5reacties

Helmondse Helden: Leon Adriaans

logo of embleem van Helmondse HeldenVerwacht geen fijnschilders in Helmond! Iemand heeft eens geïnventariseerd hoeveel serieuze kunstenaars de stad heeft voortgebracht: meer dan honderd, maar daar zit geen fijnschilder tussen. Even typisch is dat geen van hen de eigen omgeving heeft verbeeld. Het kasteel en de Warande konden een enkeling nog inspireren, maar waar zijn de overalls, de volkscafés, de kanariepietjes? Althans picturaal pleegden Helmondse schilders vaandelvlucht; zij verkozen een leven elders, dat met een grove kwast kon worden neergezet.
        Leon Adriaans (1944 – 2004) verkoos de Peel. Geboren en getogen in de huidige Pastoor van Leeuwenstraat bevond hij zich al bijna in dat voormalige moeras, en zijn vader trok hem verder derwaarts als bedrijfsleider bij de Natex in Deurne. In zijn jeugd scharrelde hij graag rond bij Peelboertjes, en raakte hij vooral gefascineerd door hun dikke paarden en petieterige akkers. Zigeuners uit Roemenië, jaarlijkse bezoekers van deze contreien, wakkerden bij hem een permanent verlangen naar aardse simpelheid aan – sophistication zei hem weinig.
        Als kind tekende Leon al verwoed. Op de St. Jozefschool merkte zijn onderwijzer, Harry Crijns, dat hij voor weinig anders deugde. Gelukkig bleek hij genoeg talent te bezitten om zonder het vereiste Mulo-diploma te worden toegelaten tot de kunstacademie in ‘s-Hertogenbosch, en van hieruit begon zijn zoektocht. Op een keer maakte hij voor zijn docent een muurschildering met Belgische knollen, en hij werd ter plekke uitgeroepen tot zijn begaafdste leerling ooit. Maar de tijd was niet gunstig voor figuratieve schilders. De Cobra-beweging, een ‘historische vergissing’ aldus Leon, drensde nog na en de nieuwe popart wilde uitsluitend imponeren. Kunst, vond hij, moest het leven betrappen en diende niet esthetisch, niet mooi te zijn.

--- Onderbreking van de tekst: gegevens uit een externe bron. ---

From an optimization exercise on the open Yosys and OpenROAD flow, aimed at small area, a short achievable clock period and few clock cycles; shortcuts taken in it are not production practice.
RTL that was checked went through simulation tests only; none was proved equivalent to the original.
Only the layout flow was run in run 2; the RTL was not checked for function there.

==> flow/design.v (outline; a module is shown in full before it is edited, if it fits) <==
// module fft_twiddle_rom: 44 lines
// module fft_butterfly: 1595 lines
// module fft_memory: 20 lines
// module fft_controller: 191 lines
// module fft_top: 49 lines
module fft_top (
    input         clk,
    input         rst_n,
    input         start,
    input         data_valid,
    input  [15:0] data_in_real,
    input  [15:0] data_in_imag,
    input  [5:0]  addr_in,
    input         rd_en,
    input  [5:0]  addr_out,
    output        busy,
    output        done,
    output [15:0] data_out_real,
    output [15:0] data_out_imag
);
  // ...
==> flow/run.sh <==
#!/bin/bash
# synth_recipe.tcl (not shown) runs the flow's synth.tcl, then flattens the netlist and writes it again
# the make line also repeats each setting of config.mk as NAME=value (left out here)
make -C /OpenROAD-flow-scripts/flow DESIGN_CONFIG=/design/flow/config.mk WORK_HOME=/design/flow/orfs CLKGATE_MAP_FILE= SYNTH_SCRIPT=/design/flow/synth_recipe.tcl finish
==> flow/config.mk <==
export PLATFORM = sky130hd
export DESIGN_NAME = fft_top
export DESIGN_NICKNAME = fft_top
export VERILOG_FILES = /design/flow/design.v
export SDC_FILE = /design/flow/constraint.sdc
export NUM_CORES = 4
export LEC_CHECK = 0
export CAP_MARGIN = 20
export CORE_MARGIN = 2
export CORE_UTILIZATION = 40
export PLACE_DENSITY = 0.6
export SLEW_MARGIN = 20
==> flow/constraint.sdc <==
create_clock -name core_clock -period 11.0 [get_ports {clk}]
set_input_delay 2.2000 -clock core_clock [delete_from_list [all_inputs] [get_ports {clk}]]
set_output_delay 2.2000 -clock core_clock [all_outputs]
set_load 0.01 [all_outputs]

Leon Adriaans, Helmond        Als ondergrond gebruikte hij aanvankelijk ruwe planken, vrachtwagenzeilen en papieren veevoederzakken, die hij vulde met stippen en oersymbolen. Dit werk doet denken aan dat van Australische aboriginals, maar de officiële kritiek verwelkomde in hem een representant van de Arte Povera, ‘arme kunst’ uit Italië, ontstaan als reactie op Amerikaanse krachtpatsers die hele museumwanden vulden. Later begon hij ook op linnen te verven en liet hij steeds vaker autobiografische elementen toe: kamers, zelfportretten, paarden, landschappen; soms zijn twee dochters of zijn vrouw. Zijn voorstellingen lijken naïef en volkskunstig. Maar waar die genres slechts spontaniteit als verdienste hebben, voegde hij spanning en moeraslucht toe.
        Overdag was hij meestal in de polders bij ‘s-Hertogenbosch met paarden in de weer, en uiteindelijk bewoonde hij zelfs een boerderij in St. Michielsgestel, het Sterrenbos. Zijn kunst sierde in het vervolg ook nestkastjes en karren. Heimwee, zo zei hij, was wat hem dreef, heimwee naar de ‘voorgeboorte’. Wat hij hieronder verstond blijft duister, maar in elk geval kon hij in de geest van zijn Helmondse voorvaderen zuipen tot hij erbij neerviel. Wellicht gedacht hij op deze wijze de processie van zatlappen die in zijn jeugd nog ieder weekend door het centrum trok. Daarnaast was hij een toegewijd lid van de Zware Van Nelle-club.
        Regisseur Pieter Verhoeff heeft kort voor zijn – vroegtijdige – dood een documentaire over hem gemaakt, Eigen weg. Zijn eerste vrouw was al enige tijd overleden en met een nieuwe liefde zien we hem op zijn boerderij en in zijn atelier. Beslist niet ongelukkig. In één shot zit hij met zijn baard op zijn borst op een bankje en kijkt met kraaloogjes om zich heen. Uit Helmond kende ik zo’n pose alleen van paters en broeders. Maar vergeestelijkt was hij nog geenszins: zijn weduwe houdt zijn erotisch werk voorlopig in de la.
        Iets geks: hoewel weinig zaken in zijn ogen deugden heeft hij nooit op zijn geboortestad gefoeterd, terwijl dat ter plaatse de algemene hobby is. Hij kwam er ook heel graag en bleef zijn hele leven het bonkige dialect spreken
        En nog iets geks: het Gemeentemuseum van Helmond bezit geen enkel werk van hem, ook al staat hij onder een brede schare kenners te boek als ‘de laatste Brabantse schilder’. Hem zal dat weinig verbaasd hebben. Hij beschouwde zichzelf als erfgenaam van Van Gogh en vertrouwde intimi toe: ‘Het spijt me het te moeten zeggen, maar ik ben de beste van mijn generatie en dat maakt me weleens eenzaam.’